- [Directions]: Search the records for the word "STACKSIZE". Copy every line where it appears.

(The input begins)

==> src/rtl/stack_op_sequencer.sv <==
// Splits PUSH/POP/POP2/DUP/SWAP into single push/pop micro-ops on the stack handshake.
// Optional STACK_DEPTH_CHECK_EN rejects commands that would under/overflow the stack.
module stack_op_sequencer #(
  parameter int STACKDATA = 32,
  parameter int STACKSIZE = 65536
) (
  input  logic                 clk,
  input  logic                 rst,
  stack_op_sequencer_if.slave  bus
);
  localparam int DW = $clog2(STACKSIZE) + 1;

  localparam logic [1:0] S_IDLE   = 2'd0;
  localparam logic [1:0] S_ISSUE  = 2'd1;
  localparam logic [1:0] S_WAIT   = 2'd2;
  localparam logic [1:0] S_FINISH = 2'd3;

  localparam logic [2:0] C_PUSH = 3'd1;
  localparam logic [2:0] C_POP  = 3'd2;
  localparam logic [2:0] C_POP2 = 3'd3;
  localparam logic [2:0] C_DUP  = 3'd4;
  localparam logic [2:0] C_SWAP = 3'd5;

  localparam logic [1:0] D_A = 2'd0;
  localparam logic [1:0] D_B = 2'd1;
  localparam logic [1:0] D_T = 2'd2;

  logic [1:0]           r_state;
  logic [2:0]           r_cmd;
  logic [1:0]           r_idx;
  logic [STACKDATA-1:0] r_value;
  logic [STACKDATA-1:0] r_tmp;
  logic [STACKDATA-1:0] r_a;
  logic [STACKDATA-1:0] r_b;
  logic [DW-1:0]        r_depth;
  logic                 r_err;

  logic                 w_push;
  logic                 w_last;
  logic [1:0]           w_dst;
  logic [STACKDATA-1:0] w_wval;
  logic                 w_accept;
  logic                 w_known;
  logic                 w_reject;

  // Micro-op currently selected by (r_cmd, r_idx)
  always_comb begin
    w_push = 1'b0;
    w_last = 1'b1;
    w_dst  = D_A;
    w_wval = r_value;
    case (r_cmd)
      C_PUSH: w_push = 1'b1;
      C_POP:  w_dst  = D_A;
      C_POP2: begin
        w_dst  = (r_idx == 2'd0) ? D_A : D_B;
        w_last = (r_idx == 2'd1);
      end
      C_DUP: begin
        w_dst  = D_T;
        w_push = (r_idx != 2'd0);
        w_wval = r_tmp;
        w_last = (r_idx == 2'd2);
      end
      C_SWAP: begin
        w_dst  = (r_idx == 2'd0) ? D_A : D_B;
        w_push = (r_idx >= 2'd2);
        w_wval = (r_idx == 2'd2) ? r_a : r_b;
        w_last = (r_idx == 2'd3);
      end
      default: ;
    endcase
  end

  assign w_accept = bus.cmd_valid && (r_state == S_IDLE);
  assign w_known  = (bus.cmd >= C_PUSH) && (bus.cmd <= C_SWAP);

`ifdef STACK_DEPTH_CHECK_EN
  always_comb begin
    w_reject = 1'b0;
    case (bus.cmd)
      C_PUSH:         w_reject = (r_depth == DW'(STACKSIZE));
      C_POP:          w_reject = (r_depth == '0);
      C_DUP:          w_reject = (r_depth == '0) || (r_depth == DW'(STACKSIZE));
      C_POP2, C_SWAP: w_reject = (r_depth < DW'(2));
      default:        w_reject = 1'b0;
    endcase
  end
`else
  assign w_reject = 1'b0;
`endif

  always_ff @(posedge clk or posedge rst) begin
    if (rst) begin
      r_state <= S_IDLE;
      r_cmd   <= '0;
      r_idx   <= '0;
      r_value <= '0;
      r_tmp   <= '0;
      r_a     <= '0;
      r_b     <= '0;
      r_depth <= '0;
      r_err   <= 1'b0;
    end else begin
      case (r_state)
        S_IDLE: if (w_accept) begin
          r_cmd   <= bus.cmd;
          r_value <= bus.push_value;
          r_idx   <= '0;
          r_err   <= w_reject;
          r_state <= (w_known && !w_reject) ? S_ISSUE : S_FINISH;
        end
        S_ISSUE: r_state <= S_WAIT;
        S_WAIT: if (bus.stack_done) begin
          if (!w_push) begin
            case (w_dst)
              D_A:     r_a   <= bus.stack_read_value;
              D_B:     r_b   <= bus.stack_read_value;
              default: r_tmp <= bus.stack_read_value;
            endcase
          end
          r_depth <= w_push ? r_depth + DW'(1) : r_depth - DW'(1);
          if (w_last) begin
            r_state <= S_FINISH;
          end else begin
            r_idx   <= r_idx + 2'd1;
            r_state <= S_ISSUE;
          end
        end
        default: begin
          r_err   <= 1'b0;
          r_state <= S_IDLE;
        end
      endcase
    end
  end

  assign bus.cmd_ready         = (r_state == S_IDLE);
  assign bus.stack_trigger     = (r_state == S_ISSUE);
  assign bus.stack_push        = (r_state == S_ISSUE) && w_push;
  assign bus.stack_write_value = (r_state == S_ISSUE) ? w_wval : '0;
  assign bus.done              = (r_state == S_FINISH);
  assign bus.error             = (r_state == S_FINISH) && r_err;
  assign bus.result_a          = r_a;
  assign bus.result_b          = r_b;
  assign bus.depth             = r_depth;
endmodule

(The input ends)

- [Task solution]:
  parameter int STACKSIZE = 65536
  localparam int DW = $clog2(STACKSIZE) + 1;
      C_PUSH:         w_reject = (r_depth == DW'(STACKSIZE));
      C_DUP:          w_reject = (r_depth == '0) || (r_depth == DW'(STACKSIZE));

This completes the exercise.